Short-tailed Shearwater
Short-tailed Shearwater (Puffinus tenuirostris)
The Short-tailed Shearwater, Puffinus tenuirostris, Yolla, or Moonbird, commonly known as the muttonbird in Australia, is the most abundant seabird species in Australian waters and is one of the few Australian native birds in which the chicks are commercially harvested. The chicks are caught in nets then the bird is placed in boiling water for a few seconds.
In New Zealand the Sooty Shearwater is the local ‘muttonbird‘, and other harvested petrel species, such as the Wedge-tailed Shearwater, may be known as muttonbirds elsewhere.
This species appears to be related to the New Zealand muttonbird and the Great Shearwater, all blunt-tailed, black-billed species, but its precise relationships are obscure (Austin, 1996; Austin et al., 2004). These are among the larger species of shearwater which might belong to a separate genus, Ardenna (Penhallurick and Wink, 2004).
Distribution / Breeding
Short-tailed Shearwaters are a migratory species that breeds mainly on small islands in Bass Strait and Tasmania and migrates to the Northern Hemisphere for the boreal summer.

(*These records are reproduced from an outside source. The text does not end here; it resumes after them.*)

$ cat src/rtl/memory_arbiter.sv
// Shares one single-ported RAM between fetch and data; data wins unless the
// last grant was data and a fetch waits. Optional abort via MEM_ARB_TIMEOUT_EN.
module memory_arbiter #(
  parameter int ADDR_W         = 32,
  parameter int DATA_W         = 32,
  parameter int TIMEOUT_CYCLES = 255
) (
  input  logic              CLK,
  input  logic              nRST,
  input  logic              imemRen,
  input  logic [ADDR_W-1:0] imemaddr,
  input  logic              dmmRen,
  input  logic              dmmWen,
  input  logic [ADDR_W-1:0] dmmaddr,
  input  logic [DATA_W-1:0] dmmstore,
  output logic              i_ready,
  output logic              d_ready,
  output logic [DATA_W-1:0] imemload,
  output logic [DATA_W-1:0] dmmload,
  output logic              ram_ren,
  output logic              ram_wen,
  output logic [ADDR_W-1:0] ram_addr,
  output logic [DATA_W-1:0] ram_wdata,
  input  logic [DATA_W-1:0] ram_rdata,
  input  logic              ram_busy,
  output logic              arb_err
);

  localparam logic [1:0] IDLE = 2'd0;
  localparam logic [1:0] BUSY = 2'd1;
  localparam logic [1:0] RESP = 2'd2;

  logic [1:0] state;
  logic       last_was_d;
  logic       gnt_d;
  logic       d_req;
  logic       gnt_data;
  logic       gnt_inst;
  logic       abort;

  assign d_req    = dmmRen | dmmWen;
  assign gnt_data = d_req & ~(imemRen & last_was_d);
  assign gnt_inst = ~gnt_data & imemRen;

`ifdef MEM_ARB_TIMEOUT_EN
  localparam int CW = $clog2(TIMEOUT_CYCLES + 1);

  logic [CW-1:0] busy_cnt;

  assign abort = (state == BUSY) & ram_busy &
                 (busy_cnt == CW'(TIMEOUT_CYCLES - 1));

  // Counter is held clear in IDLE so every BUSY phase starts from zero.
  always_ff @(posedge CLK or negedge nRST) begin
    if (!nRST) begin
      busy_cnt <= '0;
    end else if (state != BUSY) begin
      busy_cnt <= '0;
    end else begin
      busy_cnt <= busy_cnt + 1'b1;
    end
  end

  always_ff @(posedge CLK or negedge nRST) begin
    if (!nRST) begin
      arb_err <= 1'b0;
    end else if (abort) begin
      arb_err <= 1'b1;
    end
  end
`else
  localparam int unused_timeout = TIMEOUT_CYCLES;

  assign abort   = 1'b0;
  assign arb_err = 1'b0;
`endif

  always_ff @(posedge CLK or negedge nRST) begin
    if (!nRST) begin
      state      <= IDLE;
      last_was_d <= 1'b0;
      gnt_d      <= 1'b0;
      i_ready    <= 1'b0;
      d_ready    <= 1'b0;
      imemload   <= '0;
      dmmload    <= '0;
      ram_ren    <= 1'b0;
      ram_wen    <= 1'b0;
      ram_addr   <= '0;
      ram_wdata  <= '0;
    end else begin
      unique case (state)
        IDLE: begin
          if (gnt_data | gnt_inst) begin
            ram_addr   <= gnt_data ? dmmaddr : imemaddr;
            ram_wdata  <= dmmstore;
            // Read+write together resolves to a write.
            ram_wen    <= gnt_data & dmmWen;
            ram_ren    <= gnt_inst | (gnt_data & ~dmmWen);
            gnt_d      <= gnt_data;
            last_was_d <= gnt_data;
            state      <= BUSY;
          end
        end
        BUSY: begin
          if (abort) begin
            ram_ren <= 1'b0;
            ram_wen <= 1'b0;
            if (gnt_d) begin
              d_ready <= 1'b1;
              dmmload <= '0;
            end else begin
              i_ready  <= 1'b1;
              imemload <= '0;
            end
            state <= RESP;
          end else if (!ram_busy) begin
            ram_ren <= 1'b0;
            ram_wen <= 1'b0;
            if (gnt_d) begin
              d_ready <= 1'b1;
              if (ram_ren) begin
                dmmload <= ram_rdata;
              end
            end else begin
              i_ready  <= 1'b1;
              imemload <= ram_rdata;
            end
            state <= RESP;
          end
        end
        RESP: begin
          i_ready <= 1'b0;
          d_ready <= 1'b0;
          state   <= IDLE;
        end
        default: begin
          state <= IDLE;
        end
      endcase
    end
  end

endmodule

Each parent feeds the single chick for 2–3 days and then leaves for up to three weeks in search of food. These foraging trips can cover a distance of 15,000 km (9,300 mi) and mean the chick may be left unattended for over a week.
When the chicks fledge they weigh around 900 g (2 lb) and may be heavier than their parents. In Tasmania, and especially on the muttonbird islands of the Furneaux Group, the chicks are harvested at this time for food and oil.
Each austral (Southern Hemisphere) winter, the Shearwaters migrate to the seas off the Aleutian Islands and Kamchatka. In the austral spring, they travel down the coast of California before crossing the Pacific back to Australia.